Hier beginnt die alchemistische Phase des Finanzkapitalismus. Es wird auf Teufel-komm-raus Geld verliehen – für privaten Konsum, Hauskäufe, Urlaubsreisen und auch an jene, welche es gar nicht zurückzahlen können. Man verleiht Unsummen an Klienten, die eigentlich gar keine sind.

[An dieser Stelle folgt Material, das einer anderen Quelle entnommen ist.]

--- src/hw/cond_map.svh ---
// Purpose: constants for the output conditioning stage
// Assumes: 12-bit output code spans 0..supply
// Notes: step sizes follow the 5 V scaling
`ifndef COND_MAP_SVH
`define COND_MAP_SVH
`define SAMPLE_W 14
`define OUT_W 12
`define GAIN_W 14
`define GAIN_FRAC 11
`define OFFS_W 13
`define LIM_W 12
`define LIMLO_MAX 12'h7ff
`define OUT_FULL 13'sh0fff
`define GAIN_RST 14'h0800
`define OFFS_RST 13'h0800
`define LIMLO_RST 12'h000
`define LIMHI_RST 12'hfff
`define SEL_GAIN 3'h0
`define SEL_OFFS 3'h1
`define SEL_LIMLO 3'h2
`define SEL_LIMHI 3'h3
`define SEL_LOCK 3'h4
`define SEL_SAMPLE 3'h5
`endif

--- src/hw/cond_pkg.sv ---
// Purpose: shared types for the output conditioning stage
// Assumes: nothing
// Notes: selector type for programming commands
package cond_pkg;
  typedef logic [2:0] reg_sel_t;
  typedef enum logic [2:0] {
    ST_RUN = 3'b001,
    ST_CMD = 3'b010,
    ST_ANS = 3'b100
  } cmd_state_t;
endpackage

--- src/hw/sensor_output_conditioning.sv ---
// Purpose: output conditioning of a programmable field sensor
// Assumes: command decoder upstream delivers decoded strobes
// Notes: nonvolatile image is presented on nv ports and restored at reset
//
// Contract
// - Add quiescent offset to gained sample; zero sample gives offset.
// - Negative offset caps output at offset plus full supply.
// - Lower limit zero to half supply; output never below it, except lim_hi_q when lim_hi_q is lower and result exceeds it.
// - Upper limit zero to full supply; output never above it, except lim_lo_q when lim_lo_q is higher and result is below it.
// - Permanent lock freezes registers, ignores commands, never clears; reset clears lock_q, set again by nv_lock_i high at load or a lock command.
// - Lock command comes last; afterwards no write or read answered.
// - Readable 14-bit raw sample before any processing.
// - Calibration registers rewritable any number of times until locked.
// - Commit command stores values in non-volatile storage; code only pulses nv_store_o, no register values leave the block.
// - Output is sample times gain plus offset, then limited.
// - Gain one adds half supply per 2048 sample counts.
// - During command exchange, conditioned output off, digital answer on.
`timescale 1ns/1ns
`include "cond_map.svh"
module sensor_output_conditioning
  import cond_pkg::*;
#(
  parameter int SW = `SAMPLE_W
) (
  input wire logic clk_i, // Clock 100 MHz
  input wire logic rstn_i, // Async reset, low
  input wire logic sample_vld_i, // New filtered sample
  input wire logic signed [SW-1:0] sample_i, // Filtered sample
  input wire logic cmd_start_i, // Command exchange begins
  input wire logic cmd_wr_i, // Write strobe
  input wire logic cmd_rd_i, // Read strobe
  input wire logic cmd_lock_i, // Lock command
  input wire logic cmd_commit_i, // Commit-write command
  input wire cond_pkg::reg_sel_t cmd_sel_i, // Target register
  input wire logic [15:0] cmd_data_i, // Write data
  input wire logic nv_lock_i, // Stored lock bit
  input wire logic [`GAIN_W-1:0] nv_gain_i, // Stored gain
  input wire logic [`OFFS_W-1:0] nv_offs_i, // Stored offset
  input wire logic [`LIM_W-1:0] nv_lim_lo_i, // Stored lower limit
  input wire logic [`LIM_W-1:0] nv_lim_hi_i, // Stored upper limit
  input wire logic nv_load_i, // Stored image valid
  output logic [`OUT_W-1:0] out_code_o, // Code to converter
  output logic out_en_o, // Analog output enable
  output logic [15:0] ans_data_o, // Digital answer data
  output logic ans_vld_o, // Answer valid pulse
  output logic nv_store_o, // Commit pulse to storage
  output logic locked_o // Lock status
);
  logic [`GAIN_W-1:0] gain_q;
  logic [`OFFS_W-1:0] offs_q;
  logic [`LIM_W-1:0] lim_lo_q;
  logic [`LIM_W-1:0] lim_hi_q;
  logic lock_q;
  logic [SW-1:0] raw_q;
  logic loaded_q;
  cmd_state_t state_q, state_d;
  logic [`OUT_W-1:0] dp_code;
  logic dp_done;
  logic [15:0] rd_mux;
  logic live;
  logic wr_ok;
  logic load_now;

  // ----------------------------------------
  // Command gating
  // ----------------------------------------
  assign live = !lock_q;
  assign wr_ok = live && cmd_wr_i && state_q == ST_CMD;
  assign load_now = nv_load_i && !loaded_q;

  assign rd_mux = (cmd_sel_i == `SEL_GAIN) ? 16'(gain_q) :
                  (cmd_sel_i == `SEL_OFFS) ? 16'(offs_q) :
                  (cmd_sel_i == `SEL_LIMLO) ? 16'(lim_lo_q) :
                  (cmd_sel_i == `SEL_LIMHI) ? 16'(lim_hi_q) :
                  (cmd_sel_i == `SEL_LOCK) ? 16'(lock_q) :
                  (cmd_sel_i == `SEL_SAMPLE) ? 16'(raw_q) : 16'h0000;

  // ----------------------------------------
  // Exchange state machine
  // ----------------------------------------
  always_comb begin
    state_d = state_q;
    case (state_q)
      ST_RUN: if (live && cmd_start_i) state_d = ST_CMD;
      ST_CMD: begin
        if (!live) state_d = ST_RUN;
        else if (cmd_rd_i || cmd_wr_i || cmd_commit_i || cmd_lock_i) state_d = ST_ANS;
      end
      ST_ANS: state_d = ST_RUN;
      default: state_d = ST_RUN;
    endcase
  end

  always_ff @(posedge clk_i or negedge rstn_i) begin
    if (!rstn_i) begin
      state_q <= ST_RUN;
      ans_vld_o <= 1'b0;
      ans_data_o <= 16'h0000;
      out_en_o <= 1'b0;
      nv_store_o <= 1'b0;
    end else begin
      state_q <= state_d;
      out_en_o <= (state_d == ST_RUN);
      ans_vld_o <= live && state_q == ST_CMD && cmd_rd_i;
      if (live && state_q == ST_CMD && cmd_rd_i) ans_data_o <= rd_mux;
      nv_store_o <= live && state_q == ST_CMD && cmd_commit_i;
    end
  end

  // ----------------------------------------
  // Calibration registers
  // ----------------------------------------
  always_ff @(posedge clk_i or negedge rstn_i) begin
    if (!rstn_i) begin
      gain_q <= `GAIN_RST;
      offs_q <= `OFFS_RST;
      lim_lo_q <= `LIMLO_RST;
      lim_hi_q <= `LIMHI_RST;
      loaded_q <= 1'b0;
    end else if (load_now) begin
      loaded_q <= 1'b1;
      gain_q <= nv_gain_i;
      offs_q <= nv_offs_i;
      lim_lo_q <= (nv_lim_lo_i > `LIMLO_MAX) ? `LIMLO_MAX : nv_lim_lo_i;
      lim_hi_q <= nv_lim_hi_i;
    end else if (wr_ok) begin
      if (cmd_sel_i == `SEL_GAIN) gain_q <= cmd_data_i[`GAIN_W-1:0];
      if (cmd_sel_i == `SEL_OFFS) offs_q <= cmd_data_i[`OFFS_W-1:0];
      if (cmd_sel_i == `SEL_LIMLO) begin
        lim_lo_q <= (cmd_data_i[`LIM_W-1:0] > `LIMLO_MAX) ? `LIMLO_MAX
                    : cmd_data_i[`LIM_W-1:0];
      end
      if (cmd_sel_i == `SEL_LIMHI) lim_hi_q <= cmd_data_i[`LIM_W-1:0];
    end
  end

  // ----------------------------------------
  // Permanent lock, set only
  // ----------------------------------------
  always_ff @(posedge clk_i or negedge rstn_i) begin
    if (!rstn_i) begin
      lock_q <= 1'b0;
      locked_o <= 1'b0;
    end else begin
      if ((load_now && nv_lock_i) || (live && state_q == ST_CMD && cmd_lock_i)) begin
        lock_q <= 1'b1;
      end
      locked_o <= lock_q;
    end
  end

  // ----------------------------------------
  // Raw sample capture and datapath
  // ----------------------------------------
  always_ff @(posedge clk_i or negedge rstn_i) begin
    if (!rstn_i) begin
      raw_q <= '0;
      out_code_o <= '0;
    end else begin
      if (sample_vld_i) raw_q <= sample_i;
      if (dp_done) out_code_o <= dp_code;
    end
  end

  cond_datapath #(.SW(SW)) u_dp (
    .clk_i(clk_i),
    .rstn_i(rstn_i),
    .en_i(sample_vld_i),
    .sample_i(sample_i),
    .gain_i($signed(gain_q)),
    .offs_i($signed(offs_q)),
    .lim_lo_i(lim_lo_q),
    .lim_hi_i(lim_hi_q),
    .code_o(dp_code),
    .done_o(dp_done)
  );
endmodule

--- src/hw/cond_datapath.sv ---
// Purpose: gain, offset and limit arithmetic on one sample
// Assumes: gain is signed with GAIN_FRAC fraction bits
// Notes: registered result, one cycle latency
`timescale 1ns/1ns
`include "cond_map.svh"
module cond_datapath #(
  parameter int SW = `SAMPLE_W
) (
  input wire logic clk_i, // Clock
  input wire logic rstn_i, // Async reset, low
  input wire logic en_i, // New sample strobe
  input wire logic signed [SW-1:0] sample_i, // Raw sample
  input wire logic signed [`GAIN_W-1:0] gain_i, // Gain
  input wire logic signed [`OFFS_W-1:0] offs_i, // Offset code
  input wire logic [`LIM_W-1:0] lim_lo_i, // Lower limit
  input wire logic [`LIM_W-1:0] lim_hi_i, // Upper limit
  output logic [`OUT_W-1:0] code_o, // Conditioned code
  output logic done_o // Result valid pulse
);
  logic signed [SW+`GAIN_W-1:0] prod;
  logic signed [SW+`GAIN_W-1:0] scaled;
  logic signed [SW+`GAIN_W-1:0] sum;
  logic signed [SW+`GAIN_W-1:0] top;
  logic signed [SW+`GAIN_W-1:0] capped;
  logic signed [SW+`GAIN_W-1:0] lo_s;
  logic signed [SW+`GAIN_W-1:0] hi_s;
  logic [`OUT_W-1:0] code_d;
  assign prod = sample_i * gain_i;
  assign scaled = prod >>> `GAIN_FRAC;
  assign sum = scaled + (SW+`GAIN_W)'(offs_i);
  // Negative offset lowers reachable ceiling
  assign top = (offs_i < 0) ? (SW+`GAIN_W)'(offs_i) + (SW+`GAIN_W)'(`OUT_FULL)
                            : (SW+`GAIN_W)'(`OUT_FULL);
  assign capped = (sum > top) ? top : sum;
  assign lo_s = (SW+`GAIN_W)'($signed({1'b0, lim_lo_i}));
  assign hi_s = (SW+`GAIN_W)'($signed({1'b0, lim_hi_i}));
  assign code_d = (capped < lo_s) ? lim_lo_i :
                  (capped > hi_s) ? lim_hi_i :
                  (capped < 0) ? '0 : capped[`OUT_W-1:0];
  always_ff @(posedge clk_i or negedge rstn_i) begin
    if (!rstn_i) begin
      code_o <= '0;
      done_o <= 1'b0;
    end else begin
      done_o <= en_i;
      if (en_i) code_o <= code_d;
    end
  end
endmodule

--- config.mk ---
export PLATFORM = sky130hd
export DESIGN_NAME = sensor_output_conditioning
export DESIGN_NICKNAME = d
export VERILOG_FILES = /design/src/hw/cond_pkg.sv /design/src/hw/sensor_output_conditioning.sv /design/src/hw/cond_datapath.sv
export VERILOG_INCLUDE_DIRS = /design/src /design/src/hw
export SDC_FILE = /design/constraint.sdc
export NUM_CORES = 1
export LEC_CHECK = 0
export ABC_AREA = 1
export ABC_CLOCK_PERIOD_IN_PS = 11600
export BUFFER_PORTS_ARGS = -buffer_cell sky130_fd_sc_hd__buf_4
export CORE_UTILIZATION = 25
export DETAILED_ROUTE_END_ITERATION = 8
export PLACE_DENSITY_LB_ADDON = 0.3
export SLEW_MARGIN = 30
export SYNTH_ARGS = -nofsm -noshare
export SYNTH_HDL_FRONTEND = slang
export SYNTH_HIERARCHICAL = 1
export SYNTH_SLANG_ARGS = --single-unit
--- constraint.sdc ---
create_clock -name clk_i -period 11.6 [get_ports clk_i]
set_input_delay 2.32 -clock clk_i [delete_from_list [all_inputs] [get_ports clk_i]]
set_output_delay 2.32 -clock clk_i [all_outputs]
set_load 0.02 [all_outputs]
==> results.md <==
* Setup CP Type: primary input to register
* Required @ worst endpoint at 11.91 ns
* Routed len/inst at 15.8 um
* First-pass GRT wire length at 81000 um
* Routed vias/inst at 4.50
* Cell area after synthesis at 15900 um^2
* RR Startpoint: gain_q[13]$_DFFE_PN0P_
* Row count at 92
* H-tree level count at 4
* CP startpoint: sample_i[9]
* Yosys cell types at 48
* Max Clk Rate at 88.6 MHz
* TritonCTS Buffers at 17
* Syn Inst Count at 2124
* CP endpoint kind: register
* Vias in the first global route at 14900
* GR Util met3 at 2.83%
* Grt peak-use layer: met2
* Antenna Nets Post-Route at 0
* Port Buffer Count at 121
* Worst Tran Pin Value at 0.886 ns
* GPL Wtd Cong at 0.883
* Skew-Pair Late Insertion Delay at 0.42 ns
* Initial core utilization at 25.3%
* Die footprint at 64800 um^2
* Final Instance Area at 20800 um^2
* Core ar. at 63100 um^2
* Worst Hold Launch: u_dp/code_o[6]$_DFFE_PN0P_
* Initial DRC count at 752
* Non-filler cells, final at 3262
* Met2 usage at 25.1%
* Top FF cell, synth: dfrtp_1
* Synth top area share at 24.5%
* Clk buf depth at 2
* Via Count at 14700
* Dominant cell type by area after synthesis: fa_1
* Detailed placement HPWL at 41700 um
* Most common cell after layout, fill and taps aside: nand2_1
* Post-synthesis sequential area ratio at 17.9%
* Multi-input logic area at 11900 um^2
* Top cell by count, worst path: nand2_1
* Worst-path clk slew at 0.06 ns
* Critical path launch point type: primary input
* Top post-synthesis cells by area: fa_1 (24%), dfrtp_1 (15%), nand2_1 (13%)
* Die Width at 255 um
* Remaining global-route overflow at 0
* Hold-fix buffers, CTS at 0
* Max transition margin at 40.9%
* Die Y at 255 um
* # clock sinks at 113
* Synth-to-Final Area Change at 30.6%
* Initial antenna violation count at 0
* # IOs at 126
* Hold Violations, Final at 0
* Most frequent cells in the layout: nand2_1 (541), inv_1 (419), buf_4 (320), nand3_1 (195), fa_1 (187)
* Endpoints failing setup at 0
* Gr usage total at 16.1%
* # DRC at 0
* Final Slew Violations at 0
* Placed Instances at 3202
* Layout cell share with drive strength beyond 1 at 26.0%
* MaxCap Viol Count at 0
* CP arrival at 11.59 ns
* Reg area at 2850 um^2
* Synth warn at 6
* CTS tree: built
* DP Area at 19000 um^2
* Filler cell count at 6781
* Final min period at 11.28 ns
* CP max FO at 7
* Tcrit/Tclk final at 97.3%
* Clk_skew at 0.00915 ns
* Outcome: finished, final reports clean
* WL final at 51700 um
* Post-synthesis register bit count at 113
* GR Layer Usage met1 at 22.7%
* Clk root buf: clkbuf_16
* Largest net degree at the start of global routing at 65
* Mean Syn Cell Area at 7.51 um^2
* Diodes inserted at 0
* Max stage delay on crit path at 0.55 ns
* Hold Crit Class: register to register
* Critical-path top delay cell: fa_2
* Drt pass-1 iters at 5
* Nets at 2815
* Post-synth EDFFs at 0
* Async S/R FF share, synth at 100%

Am Anfang war es so, daß die USA Riesenmengen Dollars druckten, um ihren Krieg in Vietnam zu finanzieren. Präsident Nixon trennte den Dollar dann von der ohnehin nur noch theoretisch bestehenden Golddeckung. Geld entstand nun zunehmend ohne den früher üblichen Umweg über die Fabriken. Schließlich stellten es die Banken selbst her, indem sie fiktives Geld zu verleihen begannen, das es vorher gar nicht gegeben hatte. Indem Banken Schuldner produzieren, schöpfen sie Geld, und so entstehen enorme Vermögen buchstäblich aus dem Nichts. (Banken müssen heute in der Euro-Zone nur 1 % der von ihnen verbuchten Beträge bei der Europäischen Zentralbank als tatsächlich vorhandenes Bargeld deponieren, die restlichen 99 % können sie ihren Kunden als Kredite gutschreiben.)
Die Zauberformel der Alchimisten der Finanzindustrie sind inzwischen raffinierte Techniken geworden, um Kredite unterschiedlichster Qualität in sogenannten Paketen zu bündeln, die sie weltweit verkaufen. Vor allem europäische Banken haben da zugegriffen.
Als sie dann jedoch unter der Last fauler Kredite zusammenzubrechen drohten, sprangen die Staaten ein, um ihnen Rettungspakete zuzuwerfen. Aus dem Nichts zauberten die Kapitalisten sogenannte Blasen, die irgendwann platzen und Menschen wie Staaten – man denke an Spanien, Griechenland, Portugal und jüngst auch Argentinien – ins Elend stürzen. Doch das Spiel geht weiter – nichts wäre in einer Schuldenökonomie schlimmer als keine neue Blase!